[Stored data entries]
=== Section Start ===
**config.mk**
```make
export PLATFORM = sky130hd
export DESIGN_NAME = key_entry_collector
export DESIGN_NICKNAME = d
export VERILOG_FILES = /design/src/rtl/key_entry_collector.sv
export SDC_FILE = /design/constraint.sdc
export NUM_CORES = 1
export LEC_CHECK = 0
export ABC_AREA = 1
export BUFFER_PORTS_ARGS = -buffer_cell sky130_fd_sc_hd__buf_2
export CAP_MARGIN = 15
export CORE_MARGIN = 5
export CORE_UTILIZATION = 40
export DETAILED_ROUTE_END_ITERATION = 12
export HOLD_SLACK_MARGIN = 0.15
export PLACE_DENSITY = 0.6
export SYNTH_ARGS = -nofsm -noshare
export SYNTH_HDL_FRONTEND = slang
export SYNTH_SLANG_ARGS = --single-unit
```
**constraint.sdc**
```tcl
create_clock -name clk -period 1.95 [get_ports clk]
set_input_delay 0.0975 -clock clk [delete_from_list [all_inputs] [get_ports clk]]
set_output_delay 0.0975 -clock clk [all_outputs]
set_load 0.01 [all_outputs]
```
**src/rtl/key_entry_collector.sv**
```systemverilog
// rtl/key_entry_collector.sv - debounced keypad entry collector with valid/ready hand-off
module key_entry_collector #(
  parameter int CODE_W     = 4,
  parameter int MAX_DIGITS = 8,
  parameter int DEBOUNCE   = 4,
  parameter int LEN_W      = 4
) (
  input  logic                         clk,
  input  logic                         rst_n,
  input  logic                         in_valid,
  input  logic [CODE_W-1:0]            in_code,
  input  logic                         entry_ready,
  output logic                         entry_valid,
  output logic [MAX_DIGITS*CODE_W-1:0] entry_data,
  output logic [LEN_W-1:0]             entry_len,
  output logic                         entry_overflow,
  output logic                         key_strobe
);

  localparam int DATA_W = MAX_DIGITS * CODE_W;
  localparam int CNT_W  = $clog2(DEBOUNCE + 1);

  localparam logic [CODE_W-1:0] KEY_LAST_DIGIT = CODE_W'(9);
  localparam logic [CODE_W-1:0] KEY_CLEAR      = CODE_W'(10);
  localparam logic [CODE_W-1:0] KEY_ENTER      = CODE_W'(11);
  localparam logic [CODE_W-1:0] KEY_BACK       = CODE_W'(12);

  localparam logic [CNT_W-1:0] CNT_ONE  = CNT_W'(1);
  localparam logic [CNT_W-1:0] CNT_DONE = CNT_W'(DEBOUNCE);
  localparam logic [LEN_W-1:0] LEN_MAX  = LEN_W'(MAX_DIGITS);
  localparam logic [LEN_W-1:0] LEN_ONE  = LEN_W'(1);

  typedef enum logic [1:0] {IDLE, PRESS, HELD, RELEASE} state_t;

  state_t              state, state_nxt;
  logic [CNT_W-1:0]    cnt, cnt_nxt;
  logic [CNT_W-1:0]    cnt_inc;
  logic [CODE_W-1:0]   cap_code, cap_nxt;
  logic                valid_d;
  logic                accept;

  assign cnt_inc = cnt + CNT_ONE;

  // Delay the encoder's combinational valid so it lines up with its registered code.
  always_ff @(posedge clk or negedge rst_n) begin
    if (!rst_n) valid_d <= 1'b0;
    else        valid_d <= in_valid;
  end

  // Debounce FSM state, sample counter and captured key code.
  always_ff @(posedge clk or negedge rst_n) begin
    if (!rst_n) begin
      state    <= IDLE;
      cnt      <= '0;
      cap_code <= '0;
    end else begin
      state    <= state_nxt;
      cnt      <= cnt_nxt;
      cap_code <= cap_nxt;
    end
  end

  // Next-state logic; accept fires on the edge where the press count reaches DEBOUNCE.
  always_comb begin
    state_nxt = state;
    cnt_nxt   = cnt;
    cap_nxt   = cap_code;
    accept    = 1'b0;
    case (state)
      IDLE: begin
        if (valid_d) begin
          cap_nxt   = in_code;
          cnt_nxt   = CNT_ONE;
          state_nxt = PRESS;
        end
      end
      PRESS: begin
        if (valid_d && (in_code == cap_code)) begin
          cnt_nxt = cnt_inc;
          if (cnt_inc == CNT_DONE) begin
            accept    = 1'b1;
            state_nxt = HELD;
          end
        end else begin
          state_nxt = IDLE;
        end
      end
      HELD: begin
        if (!valid_d) begin
          cnt_nxt   = CNT_ONE;
          state_nxt = RELEASE;
        end
      end
      RELEASE: begin
        if (!valid_d) begin
          cnt_nxt = cnt_inc;
          if (cnt_inc == CNT_DONE) state_nxt = IDLE;
        end else begin
          state_nxt = HELD;
        end
      end
      default: state_nxt = IDLE;
    endcase
  end

  // Entry buffer: the handshake has priority, a pending entry freezes the buffer,
  // otherwise an accepted key applies its action.
  always_ff @(posedge clk or negedge rst_n) begin
    if (!rst_n) begin
      key_strobe     <= 1'b0;
      entry_valid    <= 1'b0;
      entry_data     <= '0;
      entry_len      <= '0;
      entry_overflow <= 1'b0;
    end else begin
      key_strobe <= accept;
      if (entry_valid) begin
        if (entry_ready) begin
          entry_valid    <= 1'b0;
          entry_data     <= '0;
          entry_len      <= '0;
          entry_overflow <= 1'b0;
        end
      end else if (accept) begin
        if (cap_code <= KEY_LAST_DIGIT) begin
          if (entry_len < LEN_MAX) begin
            entry_data <= {entry_data[DATA_W-CODE_W-1:0], cap_code};
            entry_len  <= entry_len + LEN_ONE;
          end else begin
            entry_overflow <= 1'b1;
          end
        end else if (cap_code == KEY_CLEAR) begin
          entry_data     <= '0;
          entry_len      <= '0;
          entry_overflow <= 1'b0;
        end else if (cap_code == KEY_ENTER) begin
          if (entry_len != '0) entry_valid <= 1'b1;
        end else if (cap_code == KEY_BACK) begin
          if (entry_len != '0) begin
            entry_data <= entry_data >> CODE_W;
            entry_len  <= entry_len - LEN_ONE;
          end
        end
      end
    end
  end

endmodule

```
==> flow_results.org, run 1 <==
** Flow run
- Number of maximum-capacitance constraint violations :: 0

** Drt
- After detailed routing, the average wire length per cell comes to 14.41 um.
- The first TritonRoute pass finished after 5 iterations.
- For this block, the initial DRC count from the detailed router was 203.
- In the routed layout, each cell is associated on average with a via count of 5.079.
- For this run, design rule violations remaining after detail routing come to 0.
- Count of nets left with antenna violations after detail routing :: 0
- Across all layers, the routed design uses 2631 vias.
- Wires add up to 7465 um.

** CTS
- Clock latency on the worst-skew pair, taken at its later pin, is 310 ps.
- After clock tree synthesis, the clock-pin slew on the worst setup and hold paths is 90 ps.
- Clock tree synthesis selected as its root buffer the cell sky130_fd_sc_hd__clkbuf_8.
- Number of buffers added by the clock tree synthesis step :: 5
- Number of buffers between clock root and the deepest sink :: 2
- Clock sink total :: 49
- TritonCTS built the clock tree.
- The clock tree synthesis step divided the H-tree into 2 levels.

** Logic synthesis
- After synthesis, the largest family of logic cells by area is simple AND/OR/NAND/NOR gates.
- Summing every instance area after synthesis gives 2785 sq um.
- After synthesis, the share of cell area in mux cells is 0.
- Mapped Nets :: 380
- Fraction of the mapped netlist area in adder cells :: 0.02246
- Top_reg_cell synth :: sky130_fd_sc_hd__dfrtp_1
- Count of synthesis-stage warnings from yosys :: 0
- sky130_fd_sc_hd__dfrtp_1 takes more of the synthesized area than any other cell.
- Synthesized-area fraction occupied by ao, oa, aoi and oai cells :: 0.08715
- In the synthesized netlist the async set-or-reset flop fraction comes to 1.000.
- Area fraction of the dominant cell type after synthesis :: 0.4403
- Gate count of the mapped netlist :: 367
- Yosys mapped a number of flops with a built-in enable equal to 0.
- Sequential cell area fraction in the yosys report :: 0.4403
- Yosys mapped the design onto 28 distinct sky130hd cell types.
- By area the synthesized netlist is led by sky130_fd_sc_hd__dfrtp_1, sky130_fd_sc_hd__nand2_1, sky130_fd_sc_hd__nand4_1.
- Share of the synthesized netlist area taken by xor and xnor gates :: 0.009434
- Mean instance size in the synthesized netlist :: 7.589 sq um
- Seq cells post-synth :: 49
- Simple-gate share of the synthesized area :: 0.3342

** Floorplan
- Initial core utilization :: 0.4099
- Placeable Area :: 6794 sq um
- Boundary pin count :: 47
- Y dimension of the die :: 93.45 um
- The die covers 8732 sq um.
- Die X :: 93.45 um
- Core Rows :: 30

** Global route
- Global routing finished with a remaining overflow of 0.
- Maximum number of pins on one net before global-route repair :: 35
- Across every metal layer, demand over resource in global routing totals 0.1757.
- The number of antenna violations at the first check in global routing came to 0.
- The number of global-route vias before repair is 2473.
- Global-route wire length before repair :: 12210 um

** Outcome
- The run finished with clean final reports.

** Cells and area
- Most common cell after layout, fill and taps aside :: sky130_fd_sc_hd__nand2_1
- Synth-to-layout area growth :: 20.13%
- In the final design database the tool counted 434 nets.
- Share of cells above drive strength 1 :: 0.2156
- The library cells used most frequently in the layout, excluding fill and tap cells, are sky130_fd_sc_hd__nand2_1, sky130_fd_sc_hd__dfrtp_1, sky130_fd_sc_hd__buf_2.
- Antenna diode count :: 0
- Post-Layout Cell Count :: 518

** STA
- At the pin with the least slew margin, the transition time is 763.5 ps.
- The max-slew violation count is 0.
- Setup repair after global routing could not meet its margin everywhere.
- Layout Skew :: 15.17 ps
- The worst path in the final design needs a cycle of 1809 ps, including I/O delays and setup.
- Total setup violations reported at the end of the flow :: 0
- Final Hold Vio Count :: 0
- Final worst path period share :: 0.9278
- Headroom to the max-slew limit came out at 0.4910.
- Timing would allow up to 552.7 MHz.
- Setup_tns :: 0 ps

** Placement
- Input and output buffers added on the ports amount to 46.
- Routability-driven placement finished with a final weighted congestion of 0.8197.
- Estimated wirelength of the detail-placed design :: 5184 um
- After detailed placement, the design holds a cell count of 502.

** Worst setup path
- STA puts the critical path data arrival time at 2000 ps.
- Along the worst path, the maximum fanout reaches 34.
- Kind of start point of the critical path :: flop
- Worst setup EP type :: flop
- Worst Path Required :: 2140 ps
- Type of the worst setup path :: flop to flop

** Power
- Fraction of power consumed by sequential logic :: 0.393
- NetSw :: 1.368 mW
- Relative contribution of the clock network to total power :: 0.205
- Fraction of power consumed by combinational cells :: 0.402
- Power spread over the standard cell area amounts to 943.2 nW/um^2.
- The analysis attributes to cell leakage a power of 1.792 nW.
- Power consumption :: 3.156 mW
- Of the total power, the share spent switching nets is 0.4335.
- Internal power :: 1.788 mW
- Largest voltage drop on the vdd net :: 0.3716 mV

** Worst hold path
- Class of the tightest hold or removal check :: primary input to flop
=== Section End ===
◆ PROBLEM DETAILS ◆
From the entries, copy out each line containing the word "reaches".

◆ EXERCISE RESPONSE ◆
  // Next-state logic; accept fires on the edge where the press count reaches DEBOUNCE.
- Along the worst path, the maximum fanout reaches 34.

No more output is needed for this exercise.